Ceux qui s’opposent à la privatisation avancent autant d’arguments contre : les entreprises privatisées, notamment les grandes entreprises, sont cédées à des intérêts étrangers qui se mettent à pratiquer des prix exorbitants empêchant l’accès de populations pauvres à des produits et services pourtant vitaux comme l’électricité, l’eau ou l’assainissement, la main-d’œuvre des entreprises privatisées devient plus vulnérable du fait des «plans sociaux» et de « restructurations », pour ne pas dire licenciements, le privé étant d’abord concerné par la maximisation du profit, la privatisation est associée à des pratiques de corruption et de crimes financiers dont les comptes bancaires à l’étranger au profit d’agents publics et le blanchiment d’argent.

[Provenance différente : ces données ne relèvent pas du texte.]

### config.mk
export PLATFORM = sky130hd
export DESIGN_NAME = cve2_trace_buffer
export DESIGN_NICKNAME = d
export VERILOG_FILES = /design/src/rtl/cve2_trace_buffer.sv
export SDC_FILE = /design/constraint.sdc
export NUM_CORES = 1
export LEC_CHECK = 0
export BUFFER_PORTS_ARGS = -buffer_cell sky130_fd_sc_hd__clkbuf_2
export CAP_MARGIN = 0
export CORE_ASPECT_RATIO = 0.8
export CORE_MARGIN = 8
export CORE_UTILIZATION = 55
export CTS_BUF_LIST = sky130_fd_sc_hd__clkbuf_16
export CTS_CLUSTER_SIZE = 20
export DETAILED_ROUTE_END_ITERATION = 6
export PLACE_DENSITY = 0.74
export SKIP_CTS_REPAIR_TIMING = 1
export SYNTH_ARGS = -nofsm -noshare
export SYNTH_HDL_FRONTEND = slang
export SYNTH_SLANG_ARGS = --single-unit
### constraint.sdc
create_clock -name clk_i -period 2.3 [get_ports clk_i]
set_input_delay 0.46 -clock clk_i [delete_from_list [all_inputs] [get_ports clk_i]]
set_output_delay 0.46 -clock clk_i [all_outputs]
set_load 0.02 [all_outputs]
<file path="src/rtl/uart_rx_core.sv">
// uart_rx_core: 16x-oversampled 8N1 UART receiver feeding a valid/ready holding register.
// Define UART_RX_PARITY_EN to receive 8E1 frames and report parity errors on parity_err.
module uart_rx_core #(
  parameter int unsigned clk_freq = 32000000,
  parameter int unsigned baudrate = 9600
) (
  input  logic       clk,
  input  logic       reset,
  input  logic       rx,
  output logic [7:0] rx_data,
  output logic       rx_valid,
  input  logic       rx_ready,
  output logic       frame_err,
  output logic       overrun,
  output logic       parity_err
);

  localparam int unsigned   DIV       = clk_freq / (baudrate * 16);
  localparam int unsigned   PW        = (DIV > 1) ? $clog2(DIV) : 1;
  localparam logic [PW-1:0] PRESC_MAX = PW'(DIV - 1);

  localparam logic [2:0] ST_IDLE   = 3'd0;
  localparam logic [2:0] ST_START  = 3'd1;
  localparam logic [2:0] ST_DATA   = 3'd2;
`ifdef UART_RX_PARITY_EN
  localparam logic [2:0] ST_PARITY = 3'd3;
`endif
  localparam logic [2:0] ST_STOP   = 3'd4;
  localparam logic [2:0] ST_BREAK  = 3'd5;

  logic          rx_meta_q, rx_s_q, rx_prev_q;
  logic [1:0]    sync_live_q;
  logic          fall_edge;

  logic [2:0]    state_q, state_d;
  logic [PW-1:0] presc_q, presc_d;
  logic [3:0]    sub_q, sub_d;
  logic [2:0]    bit_idx_q, bit_idx_d;
  logic [7:0]    shift_q, shift_d;
  logic [7:0]    data_q, data_d;
  logic          valid_q, valid_d;
  logic          ferr_q, ferr_d;
  logic          ovr_q, ovr_d;
  logic          tick, mid_bit, byte_ok;
`ifdef UART_RX_PARITY_EN
  logic          par_bit_q, par_bit_d;
  logic          perr_q, perr_d;
  logic          parity_bad;

  assign parity_bad = par_bit_q ^ (^shift_q);
`endif

  always_ff @(posedge clk or posedge reset) begin
    if (reset) begin
      rx_meta_q   <= 1'b1;
      rx_s_q      <= 1'b1;
      rx_prev_q   <= 1'b0;
      sync_live_q <= 2'b00;
    end else begin
      // NOTE: non-blocking assignments make each flop take its pre-edge input, so the chain advances one stage per clock.
      rx_meta_q   <= rx;
      rx_s_q      <= rx_meta_q;
      rx_prev_q   <= rx_s_q & sync_live_q[1];
      sync_live_q <= {sync_live_q[0], 1'b1};
    end
  end

  // rx_prev_q only tracks real line samples, so a line held low through reset never looks like a start edge.
  assign fall_edge = rx_prev_q & ~rx_s_q;
  assign tick      = (presc_q == PRESC_MAX);
  assign mid_bit   = tick && (sub_q == 4'd15);

  always_comb begin
    // NOTE: every _d starts from a hold/default value; a path that skipped one would infer a latch.
    state_d   = state_q;
    presc_d   = tick ? '0 : presc_q + 1'b1;
    sub_d     = tick ? sub_q + 4'd1 : sub_q;
    bit_idx_d = bit_idx_q;
    shift_d   = shift_q;
    ferr_d    = 1'b0;
    byte_ok   = 1'b0;
`ifdef UART_RX_PARITY_EN
    par_bit_d = par_bit_q;
    perr_d    = 1'b0;
`endif
    case (state_q)
      ST_IDLE: begin
        if (fall_edge) begin
          state_d = ST_START;
          presc_d = '0;
          sub_d   = '0;
        end
      end
      ST_START: begin
        if (tick && (sub_q == 4'd7)) begin
          if (rx_s_q) begin
            state_d = ST_IDLE;
          end else begin
            state_d   = ST_DATA;
            sub_d     = '0;
            bit_idx_d = '0;
          end
        end
      end
      ST_DATA: begin
        if (mid_bit) begin
          shift_d   = {rx_s_q, shift_q[7:1]};
          bit_idx_d = bit_idx_q + 3'd1;
          if (bit_idx_q == 3'd7) begin
`ifdef UART_RX_PARITY_EN
            state_d = ST_PARITY;
`else
            state_d = ST_STOP;
`endif
          end
        end
      end
`ifdef UART_RX_PARITY_EN
      ST_PARITY: begin
        if (mid_bit) begin
          par_bit_d = rx_s_q;
          state_d   = ST_STOP;
        end
      end
`endif
      ST_STOP: begin
        if (mid_bit) begin
`ifdef UART_RX_PARITY_EN
          perr_d  = parity_bad;
          byte_ok = rx_s_q & ~parity_bad;
`else
          byte_ok = rx_s_q;
`endif
          if (rx_s_q) begin
            state_d = ST_IDLE;
          end else begin
            ferr_d  = 1'b1;
            state_d = ST_BREAK;
          end
        end
      end
      ST_BREAK: begin
        if (rx_s_q) state_d = ST_IDLE;
      end
      default: state_d = ST_IDLE;
    endcase
  end

  // A completion in the same cycle as an acceptance refills the register instead of overrunning.
  always_comb begin
    data_d  = data_q;
    valid_d = valid_q & ~rx_ready;
    ovr_d   = 1'b0;
    if (byte_ok) begin
      if (!valid_q || rx_ready) begin
        data_d  = shift_q;
        valid_d = 1'b1;
      end else begin
        ovr_d = 1'b1;
      end
    end
  end

  always_ff @(posedge clk or posedge reset) begin
    if (reset) begin
      state_q   <= ST_IDLE;
      presc_q   <= '0;
      sub_q     <= '0;
      bit_idx_q <= '0;
      shift_q   <= '0;
      data_q    <= '0;
      valid_q   <= 1'b0;
      ferr_q    <= 1'b0;
      ovr_q     <= 1'b0;
`ifdef UART_RX_PARITY_EN
      par_bit_q <= 1'b0;
      perr_q    <= 1'b0;
`endif
    end else begin
      state_q   <= state_d;
      presc_q   <= presc_d;
      sub_q     <= sub_d;
      bit_idx_q <= bit_idx_d;
      shift_q   <= shift_d;
      data_q    <= data_d;
      valid_q   <= valid_d;
      ferr_q    <= ferr_d;
      ovr_q     <= ovr_d;
`ifdef UART_RX_PARITY_EN
      par_bit_q <= par_bit_d;
      perr_q    <= perr_d;
`endif
    end
  end

  assign rx_data   = data_q;
  assign rx_valid  = valid_q;
  assign frame_err = ferr_q;
  assign overrun   = ovr_q;
`ifdef UART_RX_PARITY_EN
  assign parity_err = perr_q;
`else
  assign parity_err = 1'b0;
`endif

endmodule

</file>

Si l’on considère que tous ces arguments, vantant les vertus de la privatisation ou mettant en garde contre ses vices, ne sont pas dénués de sens, lesquels faudra-t-il retenir ? A notre avis, il ne s’agit pas de retenir ou de rejeter en bloc tous les arguments pour ou contre, car comme tout phénomène humain, la privatisation ou le maintien de la propriété publique ne sont pas exempts de paradoxes. Cependant, pour tout acte de gestion, il y a des choix à faire sous la contrainte : il y a un besoin de ressources et une volonté du gouvernement de ne pas se départir de son rôle social. Le chef du gouvernement a adopté une approche pragmatique en déclarant que la question sera traitée au cas par cas, le secrétaire général de l’Ugtt parle de lignes rouges.  Connaissant les avantages et les risques de la privatisation, le débat devrait s’orienter vers l’élaboration de choix stratégiques qui tiennent à la fois compte des contraintes du contexte et de l’intérêt général à long terme. Au lieu du filtre idéologique, ce sera celui de la stratégie de développement qui guidera les choix. La privatisation a certes des avantages, elle a aussi sans conteste des risques. Alors, mesurons-en les avantages et mettons les pare-feux contre ses risques, telle me semble l’approche utile pour sortir des impasses idéologiques du débat.